I recently saw the trailer for The Polar Express, a 3D-animated movie based on the picture book. Ewwww! It looks like it’s filled with creepy, lifeless robots. A Japanese researcher, Masahiro Mori, explored the concept of robotic design and used the very evocative phrase “the Uncanny Valley” to explain human psychological reaction to humanoid designs.

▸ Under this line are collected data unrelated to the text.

## src/rtl/rv_ctrl_pkg.sv

```systemverilog
// Shared encodings for the multi-cycle RV32 subset controller: states, opcodes,
// ALU/immediate selects and trap causes.
package rv_ctrl_pkg;

    typedef enum logic [3:0] {
        S_FETCH    = 4'd0,
        S_DECODE   = 4'd1,
        S_MEMADR   = 4'd2,
        S_MEMREAD  = 4'd3,
        S_MEMWB    = 4'd4,
        S_MEMWRITE = 4'd5,
        S_EXECR    = 4'd6,
        S_EXECI    = 4'd7,
        S_ALUWB    = 4'd8,
        S_BEQ      = 4'd9,
        S_JAL      = 4'd10,
        S_TRAP     = 4'd11
    } state_t;

    localparam logic [6:0] OP_LW  = 7'b0000011;
    localparam logic [6:0] OP_SW  = 7'b0100011;
    localparam logic [6:0] OP_R   = 7'b0110011;
    localparam logic [6:0] OP_I   = 7'b0010011;
    localparam logic [6:0] OP_BEQ = 7'b1100011;
    localparam logic [6:0] OP_JAL = 7'b1101111;

    localparam logic [2:0] ALU_ADD = 3'b000;
    localparam logic [2:0] ALU_SUB = 3'b001;
    localparam logic [2:0] ALU_AND = 3'b010;
    localparam logic [2:0] ALU_OR  = 3'b011;
    localparam logic [2:0] ALU_SLT = 3'b101;

    localparam logic [1:0] ALUOP_ADD   = 2'b00;
    localparam logic [1:0] ALUOP_SUB   = 2'b01;
    localparam logic [1:0] ALUOP_FUNCT = 2'b10;

    localparam logic [1:0] IMM_I = 2'b00;
    localparam logic [1:0] IMM_S = 2'b01;
    localparam logic [1:0] IMM_B = 2'b10;
    localparam logic [1:0] IMM_J = 2'b11;

    localparam logic [1:0] CAUSE_NONE    = 2'b00;
    localparam logic [1:0] CAUSE_ILLEGAL = 2'b01;
    localparam logic [1:0] CAUSE_TIMEOUT = 2'b10;

    function automatic logic [1:0] imm_sel(input logic [6:0] op);
        case (op)
            OP_SW:   return IMM_S;
            OP_BEQ:  return IMM_B;
            OP_JAL:  return IMM_J;
            default: return IMM_I;
        endcase
    endfunction

endpackage

```

## src/rtl/alu_dec.sv

```systemverilog
// ALU control decode: maps aluop/funct3/funct7b5 to the ALU operation and
// flags whether funct3 is one of the supported register/immediate operations.
module alu_dec
    import rv_ctrl_pkg::*;
(
    input  logic [1:0] aluop,
    input  logic [2:0] funct3,
    input  logic       funct7b5,
    input  logic       op5,
    output logic [2:0] alucontrol,
    output logic       legal
);

    always_comb begin
        legal      = (funct3 == 3'b000) || (funct3 == 3'b010) ||
                     (funct3 == 3'b110) || (funct3 == 3'b111);
        alucontrol = ALU_ADD;
        case (aluop)
            ALUOP_SUB: alucontrol = ALU_SUB;
            ALUOP_FUNCT: begin
                case (funct3)
                    // only R-type (op5 = 1) uses funct7b5 to select subtract
                    3'b000:  alucontrol = (funct7b5 & op5) ? ALU_SUB : ALU_ADD;
                    3'b010:  alucontrol = ALU_SLT;
                    3'b110:  alucontrol = ALU_OR;
                    3'b111:  alucontrol = ALU_AND;
                    default: alucontrol = ALU_ADD;
                endcase
            end
            default: alucontrol = ALU_ADD;
        endcase
    end

endmodule

```

## src/rtl/mc_sequencer.sv

```systemverilog
// Multi-cycle control FSM for the RV32 subset datapath, with memory wait-state
// timeout, sticky trap and retired-instruction counter.
//
//   state    | meaning
//   FETCH    | read instruction at PC, PC <= PC + 4 on mem_ready
//   DECODE   | branch target into ALU-out, dispatch on opcode
//   MEMADR   | effective address rs1 + imm
//   MEMREAD  | load data, wait for mem_ready
//   MEMWB    | write load data to rd
//   MEMWRITE | store, memwrite held until mem_ready
//   EXECR    | rs1 op rs2
//   EXECI    | rs1 op imm
//   ALUWB    | write ALU-out to rd
//   BEQ      | compare, take branch on zero
//   JAL      | link = oldPC + 4, PC <= target
//   TRAP     | halted until reset
module mc_sequencer
    import rv_ctrl_pkg::*;
#(
    parameter int CNT_W    = 32,
    parameter int MAX_WAIT = 255
) (
    input  logic             clk,
    input  logic             reset,
    input  logic [6:0]       op,
    input  logic [2:0]       funct3,
    input  logic             funct7b5,
    input  logic             zero,
    input  logic             mem_ready,
    output logic             pcwrite,
    output logic             adrsrc,
    output logic             irwrite,
    output logic             memwrite,
    output logic             regwrite,
    output logic [1:0]       resultsrc,
    output logic [1:0]       alusrca,
    output logic [1:0]       alusrcb,
    output logic [1:0]       immsrc,
    output logic [2:0]       alucontrol,
    output logic             halt,
    output logic [1:0]       cause,
    output logic [CNT_W-1:0] instret
);

    localparam int WAIT_W = $clog2(MAX_WAIT + 1);

    state_t            state, state_next;
    logic [WAIT_W-1:0] wait_cnt;
    logic [1:0]        cause_next;
    logic [1:0]        aluop;
    logic              legal;
    logic              retire;
    logic              mem_state;
    logic              timeout;
    logic              pcwrite_raw, irwrite_raw, memwrite_raw, regwrite_raw;

    alu_dec u_alu_dec (
        .aluop      (aluop),
        .funct3     (funct3),
        .funct7b5   (funct7b5),
        .op5        (op[5]),
        .alucontrol (alucontrol),
        .legal      (legal)
    );

    assign timeout = !mem_ready && (wait_cnt == WAIT_W'(MAX_WAIT));

    always_comb begin
        state_next   = state;
        cause_next   = cause;
        retire       = 1'b0;
        mem_state    = 1'b0;
        pcwrite_raw  = 1'b0;
        irwrite_raw  = 1'b0;
        memwrite_raw = 1'b0;
        regwrite_raw = 1'b0;
        adrsrc       = 1'b0;
        resultsrc    = 2'b00;
        alusrca      = 2'b00;
        alusrcb      = 2'b00;
        aluop        = ALUOP_ADD;
        case (state)
            S_FETCH: begin
                mem_state   = 1'b1;
                alusrcb     = 2'b10;
                resultsrc   = 2'b10;
                irwrite_raw = mem_ready;
                pcwrite_raw = mem_ready;
                if (mem_ready) begin
                    state_next = S_DECODE;
                end else if (timeout) begin
                    state_next = S_TRAP;
                    cause_next = CAUSE_TIMEOUT;
                end
            end
            S_DECODE: begin
                alusrca = 2'b01;
                alusrcb = 2'b01;
                case (op)
                    OP_LW, OP_SW: state_next = S_MEMADR;
                    OP_R:         state_next = legal ? S_EXECR : S_TRAP;
                    OP_I:         state_next = legal ? S_EXECI : S_TRAP;
                    OP_BEQ:       state_next = (funct3 == 3'b000) ? S_BEQ : S_TRAP;
                    OP_JAL:       state_next = S_JAL;
                    default:      state_next = S_TRAP;
                endcase
                if (state_next == S_TRAP) cause_next = CAUSE_ILLEGAL;
            end
            S_MEMADR: begin
                alusrca    = 2'b10;
                alusrcb    = 2'b01;
                state_next = (op == OP_SW) ? S_MEMWRITE : S_MEMREAD;
            end
            S_MEMREAD: begin
                mem_state = 1'b1;
                adrsrc    = 1'b1;
                if (mem_ready) begin
                    state_next = S_MEMWB;
                end else if (timeout) begin
                    state_next = S_TRAP;
                    cause_next = CAUSE_TIMEOUT;
                end
            end
            S_MEMWB: begin
                resultsrc    = 2'b01;
                regwrite_raw = 1'b1;
                retire       = 1'b1;
                state_next   = S_FETCH;
            end
            S_MEMWRITE: begin
                mem_state    = 1'b1;
                adrsrc       = 1'b1;
                memwrite_raw = 1'b1;
                if (mem_ready) begin
                    retire     = 1'b1;
                    state_next = S_FETCH;
                end else if (timeout) begin
                    state_next = S_TRAP;
                    cause_next = CAUSE_TIMEOUT;
                end
            end
            S_EXECR: begin
                alusrca    = 2'b10;
                aluop      = ALUOP_FUNCT;
                state_next = S_ALUWB;
            end
            S_EXECI: begin
                alusrca    = 2'b10;
                alusrcb    = 2'b01;
                aluop      = ALUOP_FUNCT;
                state_next = S_ALUWB;
            end
            S_ALUWB: begin
                regwrite_raw = 1'b1;
                retire       = 1'b1;
                state_next   = S_FETCH;
            end
            S_BEQ: begin
                alusrca     = 2'b10;
                aluop       = ALUOP_SUB;
                pcwrite_raw = zero;
                retire      = 1'b1;
                state_next  = S_FETCH;
            end
            S_JAL: begin
                alusrca     = 2'b01;
                alusrcb     = 2'b10;
                pcwrite_raw = 1'b1;
                state_next  = S_ALUWB;
            end
            S_TRAP:  state_next = S_TRAP;
            default: state_next = S_FETCH;
        endcase
    end

    // Strobes are gated by reset so an asynchronous reset cannot pulse a write.
    assign pcwrite  = pcwrite_raw  & reset;
    assign irwrite  = irwrite_raw  & reset;
    assign memwrite = memwrite_raw & reset;
    assign regwrite = regwrite_raw & reset;
    assign immsrc   = imm_sel(op);
    assign halt     = (state == S_TRAP);

    always_ff @(posedge clk or negedge reset) begin
        if (!reset) begin
            state    <= S_FETCH;
            cause    <= CAUSE_NONE;
            wait_cnt <= '0;
            instret  <= '0;
        end else begin
            state <= state_next;
            cause <= cause_next;
            if (state_next != state) begin
                wait_cnt <= '0;
            end else if (mem_state && !mem_ready) begin
                wait_cnt <= wait_cnt + WAIT_W'(1);
            end
            if (retire) instret <= instret + CNT_W'(1);
        end
    end

endmodule

```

In short, as an artificial humanoid object (robot, 3D figure) gets closer to human appearance (ie looks, movement), people have a higher and higher empathetic response towards it, until it hits a certain point, whereupon people find it disquieting and even creepy–this is the realm of the Uncanny Valley. This would explain why a vaguely humanoid robot (eg C-3P0) can be appealing, while the super-realistic animated people in some 3D movies/ads etc are totally off-putting. In contrast, Pixar seems to be going in the right direction with The Incredibles–they’re using 3D human characters, but they’re deliberately cartoony, so they can move in a dynamic, cartoon fashion. And in doing this they look waay more “realistic” than any of those dead people in The Polar Express.
Jun
12
No comment yet
Reid says:
June 17, 2004 at 12:02 pm (UTC 0)
Ya! When I saw that I thought I was looking aat some student’s SIGGRAPH entry or something. How did they let that make it all the way to the theatres? Maybe the completely non-human characters (elves, reindeer etc) make up for it?
Laura says:
June 17, 2004 at 9:51 pm (UTC 0)
Web trailers are usually crappy quality, so I didn’t think much of it one way or another (well, actually I did think it was kind of lame). But we saw it as the trailer in front of Harry Potter, and on the big screen it was absolutely horrifying.